You’ve been the strength for someone physically ailing, but you’re left out of the spotlight. It’s not that you want accolades- you just want people to understand what you are undergoing is more than a full-time job. Caregiving is a job that occurs hourly and doesn’t ask you if you want a predictable break for coffee, a breather, and the refreshment of alone time.
There may be many who try to strengthen and encourage the person your caregiving for, but you may not receive much encouragement to keep up the good fight. There may be some who do not see the bags under your eyes from caring for someone in constant need, or the worry lines from the fear of a further decline in health- possibly an end to a life. Your face maps a story untold.
You are the unsung hero that should replace superheroes. Your resources are limited, yet you give all you possess. What strength you have, my caregiver friend! People may not understand why you cannot hang out as consistently as what you once did, why some of you must sacrifice a full-time job for part-time work or even work altogether. They may judge you unfairly, thinking you have all the time in the world. May this not hurt you, my friend.

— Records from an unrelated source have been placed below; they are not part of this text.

Design MIPS, start of the top module:
module MIPS(clk, reset, imem_addr, imem_data, dmem_addr, dmem_wdata, dmem_we, dmem_rdata);
Size: ~4000 cells after synthesis.
export LEC_CHECK = 0
export CAP_MARGIN = 35
export CORE_MARGIN = 2
export CORE_UTILIZATION = 70
export CTS_CLUSTER_DIAMETER = 203
export CTS_CLUSTER_SIZE = 20
export PLACE_DENSITY = 0.76
export SLEW_MARGIN = 20
create_clock -name core_clock -period 18.5 [get_ports {clk}]
run.sh (not shown) runs the stock make flow with config.mk's settings and CLKGATE_MAP_FILE=.
The first run reached the layout checks and failed them: setup timing.
Rerun with:
Settings changed: CAP_MARGIN 35 to 20, CORE_UTILIZATION 70 to 54, CTS_CLUSTER_DIAMETER 203 to default, CTS_CLUSTER_SIZE 20 to default, PLACE_DENSITY 0.76 to default.
Clock period 18.5 ns to 23.7 ns, I/O delays scaled along.
The new run went through all stages and came out clean.
Count of clock-buffer cells in the layout is higher by 91.
Sequential power is lower by 22%.
Sequential cell count does not change.
Total power is lower by 9.2%.
Wire length is lower by 1.1%.
Worst setup slack improves by 5.1 ns.
Non-clock buffer count is lower by 125.
Design area is higher by 2.4%.
Register-to-register slack improves by 5.1 ns.
Utilization is lower by 17 points.
Synthesized area is unchanged.
Rerun with:
Settings changed: CORE_UTILIZATION 54 to 61, SETUP_SLACK_MARGIN from default to 3.57, TNS_END_PERCENT from default to 5.
Clock period 23.7 ns to 13.2 ns, I/O delays scaled along.
The new run produced a layout that fails on setup timing. Register-to-register slack got worse by 10 ns. Die area drops by roughly a tenth. Area after synthesis does not change. Fmax climbs slightly. Final cell count goes up by roughly a tenth.
Rerun with:
Settings changed: CORE_UTILIZATION 61 to 66, SETUP_SLACK_MARGIN 3.57 to -1.44.
Clock period 13.2 ns to 19.7 ns, I/O delays scaled along.
Outcome: The new run finished with setup timing left. Clock power shrinks by 38%. Via count shrinks by 8.2%. Wire length shrinks by 8.1%. Utilization shrinks by 1.1 points. Clock skew grows by 0.0075 ns. Worst setup slack gains 6.6 ns. Design area shrinks by 9.3%. Non-clock buffer count shrinks by 728. Total power shrinks by 37%.

MIPS again, from the RTL that the note above started with.
clock: 13.4 ns
lec_check: 0
cap_margin: 20
core_margin: 2
core_utilization: 65
hold_slack_margin: -0.09
max_routing_layer: met4
setup_slack_margin: 3.48
slew_margin: 20
tns_end_percent: 5
The starting point finished but fails on setup timing.
==> next run, changes <==
--- a/flow/config.mk
+++ b/flow/config.mk
@@ -9,7 +9,3 @@
 export CORE_MARGIN = 2
-export CORE_UTILIZATION = 65
-export HOLD_SLACK_MARGIN = -0.09
-export MAX_ROUTING_LAYER = met4
-export SETUP_SLACK_MARGIN = 3.48
+export CORE_UTILIZATION = 40
 export SLEW_MARGIN = 20
-export TNS_END_PERCENT = 5
==> flow/constraint.sdc (replaced) <==
create_clock -name core_clock -period 18.2 [get_ports {clk}]
set_input_delay 3.6400 -clock core_clock [delete_from_list [all_inputs] [get_ports {clk}]]
set_output_delay 3.6400 -clock core_clock [all_outputs]
set_load 0.01 [all_outputs]
Effect: The new run produced a layout that fails on setup timing; cell area fell by 7.0%; combinational power is lower by 43%; utilization drops by 35 points; power went down by 29%; non-clock buffer count falls by 691; global-route usage shrinks by 27 points; final cell count came out higher by 1.9%; synthesized area is unchanged; critical path depth falls by 1; worst hold slack gets worse by 0.0040 ns; routed wire length came out lower by 15%.
==> next run, changes <==
--- a/flow/config.mk
+++ b/flow/config.mk
@@ -9,3 +9,5 @@
 export CORE_MARGIN = 2
-export CORE_UTILIZATION = 40
+export CORE_UTILIZATION = 65
+export SETUP_SLACK_MARGIN = 2.76
 export SLEW_MARGIN = 20
+export TNS_END_PERCENT = 5
==> flow/constraint.sdc (replaced) <==
create_clock -name core_clock -period 13.4 [get_ports {clk}]
set_input_delay 2.6800 -clock core_clock [delete_from_list [all_inputs] [get_ports {clk}]]
set_output_delay 2.6800 -clock core_clock [all_outputs]
set_load 0.01 [all_outputs]
After rerunning: The new run completed and failed the layout checks on setup timing. Sequential cell count stays the same. Global-route usage went up by 22 points. Synthesized area stays the same. Final area went up by 6.7%. Die size went down by 38%. Register-to-register slack loses 4.7 ns. Hold slack gains 0.0056 ns. Critical path depth went up by 4. Utilization went up by 35 points.
==> next run, changes <==
--- a/flow/config.mk
+++ b/flow/config.mk
@@ -9,5 +9,5 @@
 export CORE_MARGIN = 2
-export CORE_UTILIZATION = 65
-export SETUP_SLACK_MARGIN = 2.76
+export CORE_UTILIZATION = 70
+export CTS_CLUSTER_DIAMETER = 203
+export CTS_CLUSTER_SIZE = 20
 export SLEW_MARGIN = 20
-export TNS_END_PERCENT = 5
==> flow/constraint.sdc (replaced) <==
create_clock -name core_clock -period 19.2 [get_ports {clk}]
set_input_delay 3.8400 -clock core_clock [delete_from_list [all_inputs] [get_ports {clk}]]
set_output_delay 3.8400 -clock core_clock [all_outputs]
set_load 0.01 [all_outputs]
Result:
- The new run reached the layout checks and failed them: setup timing
- critical path depth went down by 4
- wire length went down by 6.6%
- hold slack stays flat
- clock power went down by 55%
- count of clock-buffer cells in the layout went down by 67
- final area went down by 12%
- register-to-register slack improves by 6.0 ns
- power went down by 42%
==> next run, changes <==
--- a/flow/config.mk
+++ b/flow/config.mk
@@ -9,5 +9,4 @@
 export CORE_MARGIN = 2
-export CORE_UTILIZATION = 70
-export CTS_CLUSTER_DIAMETER = 203
-export CTS_CLUSTER_SIZE = 20
+export CORE_UTILIZATION = 45
+export SETUP_SLACK_MARGIN = 3.36
 export SLEW_MARGIN = 20
==> flow/constraint.sdc (replaced) <==
create_clock -name core_clock -period 11.6 [get_ports {clk}]
set_input_delay 2.3200 -clock core_clock [delete_from_list [all_inputs] [get_ports {clk}]]
set_output_delay 2.3200 -clock core_clock [all_outputs]
set_load 0.01 [all_outputs]
Effect: The changed run completed, yet does not pass: setup timing; worst setup slack gets worse by 7.7 ns; final area increases by about a fifth; critical path depth increases by 1; routed wire length increases by a few percent; area after synthesis does not change.
==> next run, changes <==
--- a/flow/config.mk
+++ b/flow/config.mk
@@ -9,4 +9,3 @@
 export CORE_MARGIN = 2
-export CORE_UTILIZATION = 45
-export SETUP_SLACK_MARGIN = 3.36
+export CORE_UTILIZATION = 65
 export SLEW_MARGIN = 20
==> flow/constraint.sdc (replaced) <==
create_clock -name core_clock -period 19.2 [get_ports {clk}]
set_input_delay 3.8400 -clock core_clock [delete_from_list [all_inputs] [get_ports {clk}]]
set_output_delay 3.8400 -clock core_clock [all_outputs]
set_load 0.01 [all_outputs]
The changed run completed, yet does not pass: setup timing.
Clock skew stays flat.
Register-to-register slack improves by 7.6 ns.
Count of clock-buffer cells in the layout went down by 12.
Worst setup slack is better by 7.6 ns.
Wire length decreases by 7.0%.
First-iteration DRC count increases by 18%.
Synthesized area is unchanged.
Global-route usage rises by 12 points.
Design area is lower by 12%.
Sequential share of layout area rose by 6.1 points.
Maximum frequency is about the same.
No activity file was given, so power comes from the tool's default toggle rates.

I know you are already facing the loss of your own dreams and yes, even the sting of seeing the loss of the dreams from the loved one you care for. Just know, people cannot peer into life behind closed doors, and that’s okay. People are not in your role of constant care. They do not carry your burden, my caregiver friend.
Please, do me a favor and take care of yourself, even if this self-care causes you guilt. Allow yourself to experience joy in the suffering. This joy of yours will be contagious to the one you’re caregiving for. Not to mention strengthening your own physical health can only help you take care of your special person more.
And by the way, this letter to you isn’t just about the person you’re taking care of. You hold value yourself, dear friend. You are your own person apart from them that needs to be recognized as an individual who holds value.
You are the firefighter running into the blaze of fire and the death of smoke, risking it all to save the one you love. But remember, you cannot shoulder the burden of saving their life. You are not the invincible Superman, even though I look up to as if you are him.
This was written in a journal I had tucked away for almost six months. Although our life has changed in some respects since I wrote these words, I wanted them to be shared mainly as a comfort to caregivers.
I wanted you, caregiver, to know that you have a distinct purpose beyond who you’re caring for. I also wanted you to know that if anything ever did happen to the one you love, it’s not your fault.
As I saw Michael’s eyes scan these pages some six months ago, I could see his eyes pooling with tears at the mention that it wouldn’t be his fault if something happened to me. It was something that was unspoken in our moments before, but I needed him to know that although care-giving is respectable, it doesn’t give him the God-like authority to call the shots as far as my health is concerned. I think the correlation exists more than what’s talked about: IF [fill in the blank negative health event] happens then I’m responsible and I’m a bad caregiver.
This just isn’t the case. No matter how good of a doctor someone is, or how well the patient is attended to, mishaps can and do happen. If you’re doing your best, you are not fault. You are not superhuman. And yes, you still carry your own unique individuality.